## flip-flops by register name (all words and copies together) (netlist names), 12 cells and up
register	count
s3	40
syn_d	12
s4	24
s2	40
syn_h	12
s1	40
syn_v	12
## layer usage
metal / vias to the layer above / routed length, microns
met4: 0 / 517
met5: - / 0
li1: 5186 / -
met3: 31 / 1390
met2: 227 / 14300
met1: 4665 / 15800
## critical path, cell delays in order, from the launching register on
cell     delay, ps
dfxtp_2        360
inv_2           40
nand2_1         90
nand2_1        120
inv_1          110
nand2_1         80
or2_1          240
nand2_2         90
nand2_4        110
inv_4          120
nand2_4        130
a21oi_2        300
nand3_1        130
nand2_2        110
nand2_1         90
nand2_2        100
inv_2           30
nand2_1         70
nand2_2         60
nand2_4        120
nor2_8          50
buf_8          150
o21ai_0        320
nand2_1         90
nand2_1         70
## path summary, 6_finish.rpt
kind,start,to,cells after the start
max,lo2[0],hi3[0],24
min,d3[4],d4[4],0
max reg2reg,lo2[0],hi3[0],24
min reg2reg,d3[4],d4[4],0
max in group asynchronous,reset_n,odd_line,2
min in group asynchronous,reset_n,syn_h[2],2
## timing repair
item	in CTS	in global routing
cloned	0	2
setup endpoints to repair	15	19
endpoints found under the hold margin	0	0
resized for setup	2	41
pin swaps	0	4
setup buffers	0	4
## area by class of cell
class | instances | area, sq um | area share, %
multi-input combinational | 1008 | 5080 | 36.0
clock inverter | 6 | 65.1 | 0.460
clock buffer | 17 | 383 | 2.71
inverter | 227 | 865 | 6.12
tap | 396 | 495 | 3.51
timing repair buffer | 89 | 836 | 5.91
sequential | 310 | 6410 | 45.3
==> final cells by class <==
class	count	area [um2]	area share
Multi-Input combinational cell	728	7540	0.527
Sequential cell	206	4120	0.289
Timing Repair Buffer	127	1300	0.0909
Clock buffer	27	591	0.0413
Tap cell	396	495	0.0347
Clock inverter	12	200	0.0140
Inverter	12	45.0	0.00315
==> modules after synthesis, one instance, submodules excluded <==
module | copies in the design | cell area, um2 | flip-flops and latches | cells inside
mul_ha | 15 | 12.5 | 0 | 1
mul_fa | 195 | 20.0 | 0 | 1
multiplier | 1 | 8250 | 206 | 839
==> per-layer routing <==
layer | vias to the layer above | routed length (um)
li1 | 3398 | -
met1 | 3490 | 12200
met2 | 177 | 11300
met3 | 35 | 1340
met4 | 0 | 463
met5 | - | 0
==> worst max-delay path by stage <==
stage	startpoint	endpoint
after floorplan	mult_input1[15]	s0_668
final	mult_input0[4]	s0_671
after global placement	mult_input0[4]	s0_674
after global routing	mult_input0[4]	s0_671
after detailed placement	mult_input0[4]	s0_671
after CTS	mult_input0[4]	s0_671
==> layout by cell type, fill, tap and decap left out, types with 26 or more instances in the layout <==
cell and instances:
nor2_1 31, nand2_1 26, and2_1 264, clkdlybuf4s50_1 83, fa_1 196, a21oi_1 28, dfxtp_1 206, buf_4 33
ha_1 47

- - - - -

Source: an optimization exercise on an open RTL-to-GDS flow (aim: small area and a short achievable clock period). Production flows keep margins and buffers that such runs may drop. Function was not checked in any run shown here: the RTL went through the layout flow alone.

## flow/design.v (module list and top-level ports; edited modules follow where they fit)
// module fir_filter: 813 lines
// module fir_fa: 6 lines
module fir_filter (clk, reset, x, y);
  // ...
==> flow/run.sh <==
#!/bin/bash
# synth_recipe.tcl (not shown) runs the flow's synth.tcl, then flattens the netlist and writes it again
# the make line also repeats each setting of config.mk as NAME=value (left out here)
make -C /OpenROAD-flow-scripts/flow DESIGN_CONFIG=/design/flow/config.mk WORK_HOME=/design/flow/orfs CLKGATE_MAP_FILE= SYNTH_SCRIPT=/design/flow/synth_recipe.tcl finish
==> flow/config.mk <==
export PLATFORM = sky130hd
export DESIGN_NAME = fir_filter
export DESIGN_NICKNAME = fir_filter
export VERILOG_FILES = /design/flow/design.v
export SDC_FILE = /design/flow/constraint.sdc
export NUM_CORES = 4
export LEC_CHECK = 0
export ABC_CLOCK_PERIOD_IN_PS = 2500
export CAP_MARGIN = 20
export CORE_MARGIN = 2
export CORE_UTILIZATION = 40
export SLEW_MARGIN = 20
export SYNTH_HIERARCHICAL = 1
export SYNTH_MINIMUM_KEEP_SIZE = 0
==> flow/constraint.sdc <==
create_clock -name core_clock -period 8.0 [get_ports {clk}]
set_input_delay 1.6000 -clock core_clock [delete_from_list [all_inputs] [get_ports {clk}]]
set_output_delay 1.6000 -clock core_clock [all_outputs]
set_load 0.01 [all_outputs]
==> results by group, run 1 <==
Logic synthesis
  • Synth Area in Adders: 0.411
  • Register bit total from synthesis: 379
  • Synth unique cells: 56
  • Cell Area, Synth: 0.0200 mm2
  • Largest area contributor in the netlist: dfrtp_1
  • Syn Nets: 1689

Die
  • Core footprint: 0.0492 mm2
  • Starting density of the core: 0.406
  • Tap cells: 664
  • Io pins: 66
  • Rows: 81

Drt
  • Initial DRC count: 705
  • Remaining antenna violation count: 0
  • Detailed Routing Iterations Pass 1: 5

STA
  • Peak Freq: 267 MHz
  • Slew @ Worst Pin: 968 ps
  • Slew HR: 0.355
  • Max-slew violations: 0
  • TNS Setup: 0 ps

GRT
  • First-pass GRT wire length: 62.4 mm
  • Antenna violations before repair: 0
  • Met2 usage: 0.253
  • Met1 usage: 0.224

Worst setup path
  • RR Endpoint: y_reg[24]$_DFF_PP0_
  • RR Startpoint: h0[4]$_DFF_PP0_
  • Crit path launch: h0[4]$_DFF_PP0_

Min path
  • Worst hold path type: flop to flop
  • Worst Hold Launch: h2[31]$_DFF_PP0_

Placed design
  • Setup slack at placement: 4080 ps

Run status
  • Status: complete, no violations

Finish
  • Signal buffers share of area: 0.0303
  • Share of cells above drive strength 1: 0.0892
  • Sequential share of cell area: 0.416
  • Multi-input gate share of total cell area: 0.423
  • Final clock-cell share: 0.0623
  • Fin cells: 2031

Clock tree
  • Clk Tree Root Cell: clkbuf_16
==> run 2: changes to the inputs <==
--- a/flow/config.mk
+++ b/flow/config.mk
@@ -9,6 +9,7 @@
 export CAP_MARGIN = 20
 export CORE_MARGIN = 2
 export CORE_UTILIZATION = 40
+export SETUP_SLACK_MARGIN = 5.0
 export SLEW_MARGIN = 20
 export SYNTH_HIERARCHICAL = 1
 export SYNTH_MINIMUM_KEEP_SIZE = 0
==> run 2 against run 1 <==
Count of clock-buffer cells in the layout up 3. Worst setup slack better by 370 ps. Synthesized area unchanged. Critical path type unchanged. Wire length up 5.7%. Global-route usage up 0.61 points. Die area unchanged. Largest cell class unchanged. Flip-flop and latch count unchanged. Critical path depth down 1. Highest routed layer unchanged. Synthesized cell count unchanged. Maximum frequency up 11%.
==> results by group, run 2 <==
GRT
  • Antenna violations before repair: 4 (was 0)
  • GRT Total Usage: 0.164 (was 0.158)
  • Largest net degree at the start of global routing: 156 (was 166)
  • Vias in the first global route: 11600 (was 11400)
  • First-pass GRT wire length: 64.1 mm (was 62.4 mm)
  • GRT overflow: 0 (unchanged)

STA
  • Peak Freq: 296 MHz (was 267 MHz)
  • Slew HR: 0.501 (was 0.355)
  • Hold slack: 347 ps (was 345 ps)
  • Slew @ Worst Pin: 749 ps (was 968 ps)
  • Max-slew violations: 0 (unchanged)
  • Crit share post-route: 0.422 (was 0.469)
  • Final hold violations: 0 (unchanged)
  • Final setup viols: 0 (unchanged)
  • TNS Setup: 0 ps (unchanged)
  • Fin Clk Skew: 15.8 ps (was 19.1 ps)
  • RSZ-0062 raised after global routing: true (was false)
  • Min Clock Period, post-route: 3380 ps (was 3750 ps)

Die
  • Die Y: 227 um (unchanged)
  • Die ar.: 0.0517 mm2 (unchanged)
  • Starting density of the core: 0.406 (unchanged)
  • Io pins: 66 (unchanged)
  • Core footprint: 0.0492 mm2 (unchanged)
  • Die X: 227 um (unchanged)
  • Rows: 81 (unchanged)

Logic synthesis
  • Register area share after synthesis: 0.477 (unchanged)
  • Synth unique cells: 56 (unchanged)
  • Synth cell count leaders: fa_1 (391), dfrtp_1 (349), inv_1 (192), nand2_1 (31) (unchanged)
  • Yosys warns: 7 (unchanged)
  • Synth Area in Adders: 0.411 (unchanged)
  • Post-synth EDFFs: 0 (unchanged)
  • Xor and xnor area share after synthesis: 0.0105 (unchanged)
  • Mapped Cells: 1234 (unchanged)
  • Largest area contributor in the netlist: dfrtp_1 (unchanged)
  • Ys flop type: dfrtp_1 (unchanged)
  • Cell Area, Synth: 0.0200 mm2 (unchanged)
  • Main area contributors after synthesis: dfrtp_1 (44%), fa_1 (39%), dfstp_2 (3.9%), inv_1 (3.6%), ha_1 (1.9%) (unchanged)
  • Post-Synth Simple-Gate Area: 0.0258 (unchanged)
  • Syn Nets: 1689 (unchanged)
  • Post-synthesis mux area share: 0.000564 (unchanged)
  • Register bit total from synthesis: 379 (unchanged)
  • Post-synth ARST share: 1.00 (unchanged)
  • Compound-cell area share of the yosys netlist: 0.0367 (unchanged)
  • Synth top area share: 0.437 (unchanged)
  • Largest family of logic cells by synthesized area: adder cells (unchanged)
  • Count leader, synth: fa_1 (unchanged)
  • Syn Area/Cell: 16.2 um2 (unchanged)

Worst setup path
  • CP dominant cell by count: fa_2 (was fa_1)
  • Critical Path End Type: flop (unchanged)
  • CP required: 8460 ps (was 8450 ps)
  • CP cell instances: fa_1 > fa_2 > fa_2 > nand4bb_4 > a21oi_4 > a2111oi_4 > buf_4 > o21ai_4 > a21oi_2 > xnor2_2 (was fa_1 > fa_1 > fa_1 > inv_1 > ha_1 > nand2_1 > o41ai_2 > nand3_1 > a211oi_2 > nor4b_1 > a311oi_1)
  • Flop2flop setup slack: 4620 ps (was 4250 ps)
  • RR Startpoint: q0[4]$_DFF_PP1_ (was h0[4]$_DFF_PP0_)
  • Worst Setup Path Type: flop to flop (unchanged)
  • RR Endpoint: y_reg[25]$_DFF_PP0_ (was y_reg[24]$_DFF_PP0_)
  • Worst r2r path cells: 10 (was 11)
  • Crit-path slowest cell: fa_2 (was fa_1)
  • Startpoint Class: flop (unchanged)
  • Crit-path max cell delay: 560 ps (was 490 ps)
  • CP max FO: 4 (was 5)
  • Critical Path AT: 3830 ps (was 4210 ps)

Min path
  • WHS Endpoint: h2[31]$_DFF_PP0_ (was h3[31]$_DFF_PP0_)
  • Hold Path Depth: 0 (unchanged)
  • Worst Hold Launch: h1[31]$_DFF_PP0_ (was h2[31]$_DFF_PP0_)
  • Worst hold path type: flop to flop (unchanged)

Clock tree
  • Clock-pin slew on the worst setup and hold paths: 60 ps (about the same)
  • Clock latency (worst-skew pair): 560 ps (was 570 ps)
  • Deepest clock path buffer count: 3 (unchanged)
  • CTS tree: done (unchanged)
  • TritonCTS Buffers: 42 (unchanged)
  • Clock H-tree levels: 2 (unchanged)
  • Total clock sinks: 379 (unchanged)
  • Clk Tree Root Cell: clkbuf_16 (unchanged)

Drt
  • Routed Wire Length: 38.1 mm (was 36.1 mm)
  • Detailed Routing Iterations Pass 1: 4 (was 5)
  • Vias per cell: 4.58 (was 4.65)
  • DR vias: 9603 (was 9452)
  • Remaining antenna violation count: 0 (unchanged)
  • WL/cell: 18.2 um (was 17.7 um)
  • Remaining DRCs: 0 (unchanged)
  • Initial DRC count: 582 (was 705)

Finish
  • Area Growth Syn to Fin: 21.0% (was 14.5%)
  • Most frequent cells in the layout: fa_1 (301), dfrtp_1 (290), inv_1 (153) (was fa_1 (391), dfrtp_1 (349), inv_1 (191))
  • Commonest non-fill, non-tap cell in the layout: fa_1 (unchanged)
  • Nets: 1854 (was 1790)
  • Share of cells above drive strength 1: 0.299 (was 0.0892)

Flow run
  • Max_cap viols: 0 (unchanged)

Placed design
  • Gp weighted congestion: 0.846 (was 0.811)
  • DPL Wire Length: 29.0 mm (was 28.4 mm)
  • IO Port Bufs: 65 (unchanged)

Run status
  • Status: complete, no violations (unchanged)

- - - - -

What to produce = Give back, exactly as written, the stretch from the line with "## flip-flops by" through the line with "## path summary, 6_finish.rpt", and no other lines from the records above.

Response =
## flip-flops by register name (all words and copies together) (netlist names), 12 cells and up
register	count
s3	40
syn_d	12
s4	24
s2	40
syn_h	12
s1	40
syn_v	12
## layer usage
metal / vias to the layer above / routed length, microns
met4: 0 / 517
met5: - / 0
li1: 5186 / -
met3: 31 / 1390
met2: 227 / 14300
met1: 4665 / 15800
## critical path, cell delays in order, from the launching register on
cell     delay, ps
dfxtp_2        360
inv_2           40
nand2_1         90
nand2_1        120
inv_1          110
nand2_1         80
or2_1          240
nand2_2         90
nand2_4        110
inv_4          120
nand2_4        130
a21oi_2        300
nand3_1        130
nand2_2        110
nand2_1         90
nand2_2        100
inv_2           30
nand2_1         70
nand2_2         60
nand2_4        120
nor2_8          50
buf_8          150
o21ai_0        320
nand2_1         90
nand2_1         70
## path summary, 6_finish.rpt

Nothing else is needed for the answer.